▶ _GIVEN INFORMATION_
•••
===== src/rtl/serial_addr_decoder_n.sv =====
// serial_addr_decoder_n: deserialises an LSB-first address, decodes it against a
// mask/base map into a held one-hot target select, and releases it after DATA_BITS data bits.
module serial_addr_decoder_n #(
   parameter int ADDR_W = 16,
   parameter int N_TGT = 4,
   parameter int DATA_BITS = 8,
   parameter logic [N_TGT*ADDR_W-1:0] TGT_BASE = {16'hC000, 16'h8000, 16'h4000, 16'h0000},
   parameter logic [N_TGT*ADDR_W-1:0] TGT_MASK = {16'hF000, 16'hF000, 16'hC000, 16'hF800},
   localparam int SEL_W = (N_TGT > 1) ? $clog2(N_TGT) : 1
) (
   input  logic             clk,
   input  logic             rst_n,
   input  logic             bus_data_in,
   input  logic             bus_data_in_valid,
   input  logic             bus_mode,
   output logic [N_TGT-1:0] tgt_valid,
   output logic [SEL_W-1:0] sel,
   output logic             sel_valid,
   output logic             addr_err,
   output logic             txn_done
);
   localparam int AC_W = $clog2(ADDR_W);
   localparam int DC_W = $clog2(DATA_BITS + 1);
   localparam logic [AC_W-1:0] AC_LAST = AC_W'(ADDR_W - 1);
   localparam logic [DC_W-1:0] DC_LAST = DC_W'(DATA_BITS - 1);

   typedef enum logic [1:0] {IDLE, ADDR, DATA} state_t;

   state_t           r_state, w_state_nxt;
   logic [ADDR_W-2:0] r_shift;
   logic [AC_W-1:0]  r_addr_cnt;
   logic [DC_W-1:0]  r_data_cnt;
   logic [N_TGT-1:0] r_tgt_valid, w_tgt_nxt, w_onehot;
   logic [SEL_W-1:0] r_sel, w_sel_nxt, w_idx;
   logic             r_addr_err, r_txn_done, w_err_nxt, w_done_nxt;
   logic [ADDR_W-1:0] w_addr;
   logic             w_abit, w_dbit, w_alast, w_dlast, w_abort, w_match;

   // Only the upper ADDR_W-1 bits need storing: the last bit joins them on the decode cycle.
   assign w_abit  = bus_data_in_valid & ~bus_mode;
   assign w_dbit  = bus_data_in_valid & bus_mode;
   assign w_addr  = {bus_data_in, r_shift};
   assign w_alast = w_abit && (r_addr_cnt == AC_LAST);
   assign w_dlast = w_dbit && (r_state == DATA) && (r_data_cnt == DC_LAST);
   assign w_abort = w_dbit && (r_state == ADDR);

   // Priority match: scanning downward lets the lowest matching index win.
   always_comb begin
      w_match = 1'b0;
      w_idx   = '0;
      for (int i = N_TGT - 1; i >= 0; i--)
         if ((w_addr & TGT_MASK[i*ADDR_W +: ADDR_W]) == (TGT_BASE[i*ADDR_W +: ADDR_W] & TGT_MASK[i*ADDR_W +: ADDR_W])) begin
            w_match = 1'b1;
            w_idx   = SEL_W'(i);
         end
      w_onehot = w_match ? (N_TGT'(1) << w_idx) : '0;
   end

   // FSM state register.
   always_ff @(posedge clk or negedge rst_n)
      if (!rst_n) r_state <= IDLE;
      else        r_state <= w_state_nxt;

   // FSM next state: an aborted partial address falls back to whatever selection is still held.
   always_comb begin
      w_state_nxt = r_state;
      if (w_alast)      w_state_nxt = w_match ? DATA : IDLE;
      else if (w_abit)  w_state_nxt = ADDR;
      else if (w_abort) w_state_nxt = (|r_tgt_valid) ? DATA : IDLE;
      else if (w_dlast) w_state_nxt = IDLE;
   end

   // FSM outputs: next values of the registered selection and the one-cycle pulses.
   always_comb begin
      w_tgt_nxt  = w_alast ? w_onehot : w_dlast ? '0 : r_tgt_valid;
      w_sel_nxt  = w_alast ? w_idx : w_dlast ? '0 : r_sel;
      w_err_nxt  = w_alast & ~w_match;
      w_done_nxt = w_dlast;
   end

   // Registered outputs, shift register and bit counters.
   always_ff @(posedge clk or negedge rst_n)
      if (!rst_n) begin
         r_tgt_valid <= '0;
         r_sel       <= '0;
         r_addr_err  <= 1'b0;
         r_txn_done  <= 1'b0;
         r_shift     <= '0;
         r_addr_cnt  <= '0;
         r_data_cnt  <= '0;
      end else begin
         r_tgt_valid <= w_tgt_nxt;
         r_sel       <= w_sel_nxt;
         r_addr_err  <= w_err_nxt;
         r_txn_done  <= w_done_nxt;
         if (w_abit) r_shift <= w_addr[ADDR_W-1:1];
         if (w_abit)       r_addr_cnt <= w_alast ? '0 : r_addr_cnt + 1'b1;
         else if (w_abort) r_addr_cnt <= '0;
         if ((w_abit && r_state != ADDR) || w_alast || w_dlast) r_data_cnt <= '0;
         else if (w_dbit && r_state == DATA)                     r_data_cnt <= r_data_cnt + 1'b1;
      end

   assign tgt_valid = r_tgt_valid;
   assign sel       = r_sel;
   assign sel_valid = |r_tgt_valid;
   assign addr_err  = r_addr_err;
   assign txn_done  = r_txn_done;
endmodule


===== config.mk =====
export PLATFORM = sky130hd
export DESIGN_NAME = serial_addr_decoder_n
export DESIGN_NICKNAME = d
export VERILOG_FILES = /design/src/rtl/serial_addr_decoder_n.sv
export SDC_FILE = /design/constraint.sdc
export NUM_CORES = 1
export LEC_CHECK = 0
export CAP_MARGIN = 10
export CORE_MARGIN = 2
export CORE_UTILIZATION = 47
export CTS_CLUSTER_SIZE = 14
export DETAILED_ROUTE_END_ITERATION = 10
export PLACE_DENSITY_LB_ADDON = 0.25
export SLEW_MARGIN = 25
export SYNTH_ARGS = -nofsm -noshare
export SYNTH_HDL_FRONTEND = slang
export SYNTH_SLANG_ARGS = --single-unit

===== constraint.sdc =====
create_clock -name clk -period 1.5 [get_ports clk]
set_clock_uncertainty 0.05 [all_clocks]
set_input_delay 0.3 -clock clk [delete_from_list [all_inputs] [get_ports clk]]
set_output_delay 0.3 -clock clk [all_outputs]
set_load 0.01 [all_outputs]

# Word-level counts from Yosys, hierarchy flattened

Cells that the tools add are included.

Div/mod/pow operators: 0
Equality and inequality tests: 8
$lt $le $gt $ge: 0
Reductions and logical operators: 13
Bitwise logic cells: 5
Multipliers: 0
Shifts and indexed selects: 1
Add/sub/neg operators: 2
Muxes and demuxes: 23

Operators with widths:

| operator            | count |
|---|---|
| $mux 4              | 8 |
| $mux 2              | 11 |
| $logic_not 16->1    | 1 |
| $eq 4x4->1 const B  | 3 |
| $add 4x1->4 const B | 2 |
| $reduce_bool 2->1   | 3 |
| $logic_and 1x1->1   | 5 |
| $eq 2x1->1 const B  | 2 |
| $eq 4x3->1 const B  | 1 |
| $mux 1              | 4 |
| $reduce_bool 4->1   | 1 |
| $reduce_or 4->1     | 1 |
| $shl 1x2->4 const A | 1 |
| $and 1x1->1         | 3 |
| $eq 2x2->1 const B  | 1 |
| $logic_or 1x1->1    | 2 |
| $ne 2x1->1 const B  | 1 |
| $not 1->1           | 2 |

Bits in latches: 0
Flip-flop bits (word level): 33
Bits in writable memories: 0
Logic and storage cells: 60
Output and inout bits: 9
ROM bits: 0
Memories: 0
Input port bits: 5

# Depth between registers and ports, before layout

Word-level depth: 8
Depth in mapped cells: 6
Gate-level depth less buffers: 6

# Worst setup path before layout

No wires, ideal clock.

Path type: register -> register
Start point: reg r_addr_cnt[0]
End point: reg r_tgt_valid[2], in the netlist tgt_valid[2]
Arrival time: 1.347 ns
Library setup time: 0.066 ns
Setup slack: 0.037 ns
Required time: 1.384 ns
Path buffers: 0
Clock period less this slack: 1.463 ns
Stages on the path, launching flop included: 6
Cells stage by stage: dfrtp_1 ha_1 nand3_1 or2_4 nor4b_4 a22o_1

Word-level cells in the longest chain between the ends: 3
Elaborated cells on any way between the ends: 4
Classes of those cells: eq/ne: 1; mux: 1; reduce/logical: 2

Ends and longest elaborated chain:

| what                                               | RTL line | source |
|---|---|---|
| from (decl)                                        | 31       | `logic [AC_W-1:0] r_addr_cnt;` |
| from (signal assigned)                             | 97       | `if (w_abit) r_addr_cnt <= w_alast ? '0 : r_addr_cnt + 1'b1;` |
| $eq 4x4->1 *                                       | 43       | `assign w_alast = w_abit && (r_addr_cnt == AC_LAST);` |
| $logic_and 1x1->1 *                                | 43       |  |
| $mux 4 / $reduce_bool 2->1 (equally long branches) | n/a      |  |
| to (signal assigned)                               | 92       | `r_tgt_valid <= w_tgt_nxt;` |
| to (decl)                                          | 33       | `logic [N_TGT-1:0] r_tgt_valid, w_tgt_nxt, w_onehot;` |

Mark *: on every way between the ends. The rest lies on a longest branch, timed or not.
A chain may end at the register's enable or synchronous reset.

# Final worst setup path

Start point: reg r_tgt_valid[1], in the netlist tgt_valid[1]
End point: out sel_valid

Word-level cells in the longest chain between the ends: 1

Ends and longest elaborated chain:

| what            | RTL line | source |
|---|---|---|
| $reduce_or 4->1 | 105      | `assign sel_valid = \|r_tgt_valid;` |
| to (decl)       | 18       | `output logic sel_valid,` |

Every way passes these cells.

==> insert_results.sql <==
INSERT INTO impl_metrics (metric_group, metric, value, unit) VALUES
('final_layout', 'final-instance-count-excl-fill', '166', ''),
('cts', 'clock_insertion_delay_worst_skew', '0.31', 'ns'),
('final_layout', 'final_layout_size_suffix_gt1_frac', '0.331', ''),
('drt', 'detail_route.drc_violations', '0', ''),
('cts', 'clkSlewWorstSetupHoldPaths', '0.12', 'ns'),
('floorplanning', 'number_of_standard_cell_rows_in_the_floorplan', '16', ''),
('logic_synthesis', 'synth_async_sr_flop_share', '1.00', ''),
('logic_synthesis', 'synth.net_count', '103', ''),
('cts', 'clock_tree.buffer_depth', '2', ''),
('cts', 'htree_num_levels', '1', ''),
('grt', 'grt_util_all_layers', '0.196', ''),
('timing', 'grt_setup_unrepaired', 'yes', ''),
('logic_synthesis', 'top_area_cell_type_share_of_the_netlist_area', '0.547', ''),
('status', 'violated_checks', 'setup timing', ''),
('timing', 'finalCriticalPeriod', '1.74', 'ns'),
('floorplanning', 'die-area', '2530', 'µm²'),
('logic_synthesis', 'post-synth-top-area-cell', 'sky130_fd_sc_hd__dfrtp_1', ''),
('placed_design', 'dp_cells', '156', ''),
('final_layout', 'synthToLayoutAreaGrowth', '41.9', '%'),
('critical_path', 'reg2reg_depth', '6', ''),
('critical_path', 'crit_arrival', '1.39', 'ns'),
('logic_synthesis', 'ys_warn_count', '0', ''),
('pwr', 'power.static_leakage', '0.000727', 'µW'),
('floorplanning', 'die_w', '50.3', 'µm'),
('final_layout', 'antennaDiodeCount', '0', ''),
('timing', 'maxClockFrequency', '575', 'MHz'),
('floorplanning', 'core_ar', '1980', 'µm²'),
('status', 'status', 'finished, violations left', ''),
('grt', 'grt.overflow.total', '0', ''),
('floorplanning', 'floorplan.io_pins', '14', ''),
('logic_synthesis', 'synth_flop_cell', 'sky130_fd_sc_hd__dfrtp_1', ''),
('cts', 'numCtsBuffers', '3', ''),
('pwr', 'powerDensity', '871', 'nW/µm²'),
('grt', 'grt_first_pass_wirelength', '3.81', 'mm'),
('final_layout', 'area.sequential', '551', 'µm²'),
('pwr', 'ir_drop', '0.809', 'mV'),
('final_layout', 'multiInputGateArea', '462', 'µm²'),
('cts', 'cts_sinks', '22', ''),
('cts', 'cts-hold-fix-buffers', '0', ''),
('final_layout', 'nets', '147', ''),
('logic_synthesis', 'synth_cell_types', '30', ''),
('critical_path', 'crit_fanout', '2', ''),
('logic_synthesis', 'syn-mean-instance-area', '10.5', 'µm²'),
('timing', 'final_hold_fails', '0', ''),
('drt', 'drt_wl_total', '2.13', 'mm'),
('grt', 'grt_start_max_net_pins', '23', ''),
('critical_path', 'worstPathRequired', '1.15', 'ns'),
('drt', 'detail_route.wl_per_cell', '12.9', 'µm'),
('placed_design', 'dpl_cell_area', '1320', 'µm²'),
('placed_design', 'place_hpwl', '1.53', 'mm'),
('floorplanning', 'initial_standard_cell_utilization_of_the_core', '0.508', ''),
('job', 'drv_cap', '0', ''),
('floorplanning', 'die_h', '50.3', 'µm'),
('timing', 'setup_viol', '2', ''),
('grt', 'initial_antenna_violation_count', '0', ''),
('logic_synthesis', 'netlist_top_cells_area', 'sky130_fd_sc_hd__dfrtp_1, sky130_fd_sc_hd__nand2_1, sky130_fd_sc_hd__a22o_1, sky130_fd_sc_hd__o21ai_0, sky130_fd_sc_hd__nor2_1', ''),
('cts', 'cts_root_buf', 'sky130_fd_sc_hd__clkbuf_4', ''),
('logic_synthesis', 'yosysSeqAreaShare', '0.547', ''),
('critical_path', 'worstSetupPathType', 'flop to primary output', ''),
('timing', 'tightest_slew', '0.335', 'ns'),
('drt', 'drt_iter0_drc', '12', ''),
('drt', 'firstDrtPassIters', '4', ''),
('grt', 'vias_in_the_first_global_route', '898', ''),
('final_layout', 'finish.instance_area', '1430', 'µm²'),
('critical_path', 'worst_setup_path_start_kind', 'flop', ''),
('logic_synthesis', 'syn_inst', '96', ''),
('worst_hold_path', 'min-delay-path-class', 'input pin to async pin', ''),
('logic_synthesis', 'synth_edf_count', '0', ''),
('timing', 'layout_setup_ws', '-0.240', 'ns'),
('drt', 'detail_route.vias_per_cell', '5.22', ''),
('critical_path', 'critPathCaptureType', 'primary output', ''),
('drt', 'via_count', '867', ''),
('timing', 'maxSlewViolCount', '0', ''),
('cts', 'cts_tree', 'yes', ''),
('final_layout', 'final_core_util', '0.720', ''),
('logic_synthesis', 'mappedNetlistArea', '1010', 'µm²'),
('final_layout', 'fillers', '135', ''),
('timing', 'layout_worst_path_cycle_share', '1.16', ''),
('placed_design', 'finalWeightedCongestion', '0.728', ''),
('logic_synthesis', 'flip_flop_and_latch_count_after_synthesis', '22', ''),
('placed_design', 'port_buffers', '13', ''),
('drt', 'post_detailed_route_count_of_antenna_violating_nets', '0', ''),
('timing', 'max_slew_margin', '0.776', '');
-- stage by stage --
stage	hold slack, ns	total power (µW)	TNS (ns)	setup WS, ns
final	0.274	1240	-0.245	-0.240
after global routing	0.299	1310	-0.709	-0.301
after detailed placement	0.417	915	-5.91	-0.450
after global placement	0.415	903	-4.51	-0.366
after floorplan	-0.0456	793	0	0.0371
after CTS	0.280	1240	-0.244	-0.244
-- cells by family (layout without fill, tap and decap cells) --
logic type | Yosys count | in the layout | synth area share
flip-flops | 22 | 22 | 0.547
buffers and inverters | 4 | 47 | 0.0224
AND/OR/NAND/NOR | 44 | 44 | 0.236
AO/OA/AOI/OAI | 21 | 21 | 0.143
XOR/XNOR | 3 | 3 | 0.0261
adder cells (fa/ha/maj) | 2 | 2 | 0.0249
-- final cells by class --
class,instances,share of cell area
clock buffer,4,0.0254
inverter,3,0.00964
multi-input combinational,70,0.323
sequential,22,0.386
tap,27,0.0237
timing repair buffer,40,0.232
-- cell usage in the layout, fill, tap and decap left out, types with 2 or more instances in the layout --
cell type	synthesis	final
sky130_fd_sc_hd__clkbuf_4	0	3
sky130_fd_sc_hd__clkdlybuf4s15_1	0	3
sky130_fd_sc_hd__inv_1	2	2
sky130_fd_sc_hd__xor2_1	2	2
sky130_fd_sc_hd__dfrtp_1	22	22
sky130_fd_sc_hd__nand3_2	0	2
sky130_fd_sc_hd__buf_4	0	26
sky130_fd_sc_hd__nand2_1	18	17
sky130_fd_sc_hd__clkdlybuf4s50_1	0	2
sky130_fd_sc_hd__nor2_1	7	7
sky130_fd_sc_hd__ha_2	0	2
sky130_fd_sc_hd__dlygate4sd2_1	0	6
sky130_fd_sc_hd__buf_6	1	3
sky130_fd_sc_hd__nor3_1	2	2
sky130_fd_sc_hd__nand3_1	4	2
sky130_fd_sc_hd__nor2b_1	3	2
sky130_fd_sc_hd__a22o_1	5	5
sky130_fd_sc_hd__a21oi_1	2	2
sky130_fd_sc_hd__nand4_1	2	2
sky130_fd_sc_hd__o21ai_0	8	7
-- cells in the mapped netlist (all sizes together) (2+ instances only) --
cell,n
nand4,2
xor2,2
inv,3
nor2b,3
nor2,8
a21oi,2
nand2,18
o21ai,8
a21o,2
dfrtp,22
a22o,5
nand3,4
ha,2
nor3,2
-- registers in the layout (all words and copies together) (netlist names) --
| signal | cells |
|---|---|
| r_shift | 4 |
| r_addr_cnt | 4 |
| tgt_valid | 4 |
| sel | 2 |
| r_state | 2 |
| r_data_cnt | 4 |
| addr_err | 1 |
| txn_done | 1 |
-- per-layer routing --
metal,GRT usage,part of all wire
met3,0.0357,0.028
met5,0,0
met4,0.0648,0.011
met2,0.338,0.51
met1,0.247,0.45
-- critical path, cell delays in order, from the launching register on --
cell                      delay, ns
sky130_fd_sc_hd__dfrtp_1       0.40
sky130_fd_sc_hd__or4_4         0.54
sky130_fd_sc_hd__buf_6         0.14
-- final timing paths --
path                                 end  slack, ns     startpoint
setup / recovery               sel_valid      -0.24   tgt_valid[1]
setup reg to reg            tgt_valid[0]      -0.01  r_data_cnt[1]
hold reg to reg            r_addr_cnt[3]       0.46  r_addr_cnt[3]
hold / removal             r_data_cnt[2]       0.27          rst_n
min in group clk           r_addr_cnt[3]       0.46  r_addr_cnt[3]
max in group asynchronous    r_shift[13]       0.90          rst_n
-- report_power, final --
part / internal (µW) / leakage (µW) / total [µW] / switching (µW)
Combinational: 120 / 0.000411 / 226 / 106
Sequential: 640 / 0.000296 / 689 / 48.9
Clock: 148 / 0.0000210 / 329 / 181
-- repair_timing --
action	4_1_cts	5_1_grt
setup endpoints to repair	19	18
buffers inserted	3	3
pin swaps	7	4
gates resized for setup	22	11
Note: power is estimated with default switching activity, not from simulation.
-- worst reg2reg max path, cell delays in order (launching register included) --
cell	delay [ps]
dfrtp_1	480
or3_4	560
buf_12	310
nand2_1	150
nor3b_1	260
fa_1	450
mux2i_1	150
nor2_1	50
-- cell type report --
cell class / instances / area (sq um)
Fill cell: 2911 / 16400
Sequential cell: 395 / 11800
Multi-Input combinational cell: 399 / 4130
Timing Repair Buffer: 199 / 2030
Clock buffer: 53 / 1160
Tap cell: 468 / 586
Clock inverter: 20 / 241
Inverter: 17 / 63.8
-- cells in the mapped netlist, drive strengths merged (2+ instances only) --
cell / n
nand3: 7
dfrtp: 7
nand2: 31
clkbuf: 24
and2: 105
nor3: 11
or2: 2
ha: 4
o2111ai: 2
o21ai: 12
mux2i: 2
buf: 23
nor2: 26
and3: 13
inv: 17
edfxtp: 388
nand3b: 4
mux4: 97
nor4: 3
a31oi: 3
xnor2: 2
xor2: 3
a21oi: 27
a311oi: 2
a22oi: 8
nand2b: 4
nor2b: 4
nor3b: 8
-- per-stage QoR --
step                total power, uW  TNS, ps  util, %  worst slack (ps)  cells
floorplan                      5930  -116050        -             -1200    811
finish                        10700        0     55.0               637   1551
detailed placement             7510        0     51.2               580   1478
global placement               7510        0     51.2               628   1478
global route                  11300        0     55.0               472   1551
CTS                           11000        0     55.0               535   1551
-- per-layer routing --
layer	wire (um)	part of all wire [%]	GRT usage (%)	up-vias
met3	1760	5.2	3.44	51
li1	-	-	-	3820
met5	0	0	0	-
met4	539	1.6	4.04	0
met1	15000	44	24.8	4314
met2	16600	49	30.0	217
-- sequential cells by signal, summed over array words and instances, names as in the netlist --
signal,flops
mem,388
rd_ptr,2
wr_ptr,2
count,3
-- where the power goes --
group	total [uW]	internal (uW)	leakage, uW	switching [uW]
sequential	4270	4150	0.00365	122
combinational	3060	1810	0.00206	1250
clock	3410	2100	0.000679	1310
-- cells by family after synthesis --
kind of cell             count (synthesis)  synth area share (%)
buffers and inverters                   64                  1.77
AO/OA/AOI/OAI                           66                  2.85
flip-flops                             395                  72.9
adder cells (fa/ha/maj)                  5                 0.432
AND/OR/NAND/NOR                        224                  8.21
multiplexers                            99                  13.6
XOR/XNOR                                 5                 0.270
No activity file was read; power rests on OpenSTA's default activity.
--- config.mk ---
export PLATFORM = sky130hd
export DESIGN_NAME = cam_capture
export DESIGN_NICKNAME = d
export VERILOG_FILES = /design/src/rtl/cam_capture.sv
export SDC_FILE = /design/constraint.sdc
export NUM_CORES = 1
export LEC_CHECK = 0
export BUFFER_PORTS_ARGS = -buffer_cell sky130_fd_sc_hd__buf_2
export CAP_MARGIN = 40
export CORE_MARGIN = 5
export CORE_UTILIZATION = 55
export DETAILED_ROUTE_END_ITERATION = 7
export PLACE_DENSITY = 0.75
export SLEW_MARGIN = 20
export SYNTH_ARGS = -nofsm -noshare
export SYNTH_HDL_FRONTEND = slang
export SYNTH_SLANG_ARGS = --single-unit
--- constraint.sdc ---
create_clock -name i_p_clk -period 2.4 [get_ports i_p_clk]
set_input_delay 0.12 -clock i_p_clk [delete_from_list [all_inputs] [get_ports i_p_clk]]
set_output_delay 0.12 -clock i_p_clk [all_outputs]
set_load 0.1 [all_outputs]
--- src/rtl/cam_capture.sv ---
// cam_capture: RGB444 camera byte-stream capture into a frame buffer write port,
// with post-reset frame skipping, frame counting and sticky framing-error detection.
module cam_capture #(
    parameter int H_PIXELS   = 640,
    parameter int V_LINES    = 480,
    parameter int FRAME_SKIP = 2
) (
    input  logic        i_p_clk,
    input  logic        i_rstn,
    input  logic        i_cam_vsync,
    input  logic        i_cam_href,
    input  logic [7:0]  i_cam_data,
    input  logic        i_err_clr,
    output logic        o_we,
    output logic [18:0] o_waddr,
    output logic [11:0] o_wdata,
    output logic        o_frame_active,
    output logic        o_frame_done,
    output logic [7:0]  o_frame_cnt,
    output logic        o_err
);
    localparam logic [19:0] TOTAL      = 20'(H_PIXELS * V_LINES);
    localparam logic [15:0] LINE_BYTES = 16'(2 * H_PIXELS);
    localparam logic [15:0] LINES      = 16'(V_LINES);
    localparam logic [7:0]  SKIP_LAST  = 8'(FRAME_SKIP - 1);

    typedef enum logic [1:0] {SKIP, ARMED, CAPTURE} state_t;

    state_t      state;
    logic        vs_r, vs_q, hr_r, hr_q, phase;
    logic [7:0]  d_r, skip_cnt;
    logic [3:0]  red;
    logic [15:0] byte_cnt, line_cnt;
    logic [19:0] pix_cnt;
    logic        vs_rise, vs_fall, hr_fall, err_set;

    always_comb begin
        vs_rise = vs_r && !vs_q;
        vs_fall = !vs_r && vs_q;
        hr_fall = !hr_r && hr_q;
        // a vsync rise with href still high is a truncated line
        err_set = (state == CAPTURE) &&
                  (vs_rise ? (pix_cnt != TOTAL || line_cnt != LINES || hr_r) :
                   hr_r    ? (phase && pix_cnt >= TOTAL) :
                             (hr_fall && byte_cnt != LINE_BYTES));
    end

    always_ff @(posedge i_p_clk or negedge i_rstn) begin
        if (!i_rstn) begin
            state          <= SKIP;
            {vs_r, vs_q, hr_r, hr_q, phase} <= '0;
            d_r            <= '0;
            skip_cnt       <= '0;
            red            <= '0;
            byte_cnt       <= '0;
            line_cnt       <= '0;
            pix_cnt        <= '0;
            o_we           <= 1'b0;
            o_waddr        <= '0;
            o_wdata        <= '0;
            o_frame_active <= 1'b0;
            o_frame_done   <= 1'b0;
            o_frame_cnt    <= '0;
            o_err          <= 1'b0;
        end else begin
            {vs_q, vs_r} <= {vs_r, i_cam_vsync};
            {hr_q, hr_r} <= {hr_r, i_cam_href};
            d_r          <= i_cam_data;
            o_we         <= 1'b0;
            o_frame_done <= 1'b0;
            o_err        <= err_set || (o_err && !i_err_clr);
            case (state)
                SKIP: begin
                    if (FRAME_SKIP == 0) state <= ARMED;
                    else if (vs_rise) begin
                        if (skip_cnt == SKIP_LAST) state <= ARMED;
                        skip_cnt <= skip_cnt + 8'd1;
                    end
                end
                ARMED: begin
                    if (vs_fall) begin
                        state          <= CAPTURE;
                        o_frame_active <= 1'b1;
                        pix_cnt        <= '0;
                        phase          <= 1'b0;
                        byte_cnt       <= '0;
                        line_cnt       <= '0;
                    end
                end
                CAPTURE: begin
                    if (vs_rise) begin
                        state          <= ARMED;
                        o_frame_active <= 1'b0;
                        o_frame_done   <= 1'b1;
                        o_frame_cnt    <= o_frame_cnt + 8'd1;
                    end else if (hr_r) begin
                        byte_cnt <= byte_cnt + 16'd1;
                        phase    <= !phase;
                        if (!phase) red <= d_r[3:0];
                        else if (pix_cnt < TOTAL) begin
                            o_we    <= 1'b1;
                            o_waddr <= pix_cnt[18:0];
                            o_wdata <= {red, d_r};
                            pix_cnt <= pix_cnt + 20'd1;
                        end
                    end else if (hr_fall) begin
                        line_cnt <= line_cnt + 16'd1;
                        phase    <= 1'b0;
                        byte_cnt <= '0;
                    end
                end
                default: state <= SKIP;
            endcase
        end
    end
endmodule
•••
▶ _YOUR INSTRUCTIONS_
The lines needed run from the first line of the data through the line containing "parameter int DATA_BITS"; give them again exactly and nothing else.

▶ _RESULT OF THIS TASK_
===== src/rtl/serial_addr_decoder_n.sv =====
// serial_addr_decoder_n: deserialises an LSB-first address, decodes it against a
// mask/base map into a held one-hot target select, and releases it after DATA_BITS data bits.
module serial_addr_decoder_n #(
   parameter int ADDR_W = 16,
   parameter int N_TGT = 4,
   parameter int DATA_BITS = 8,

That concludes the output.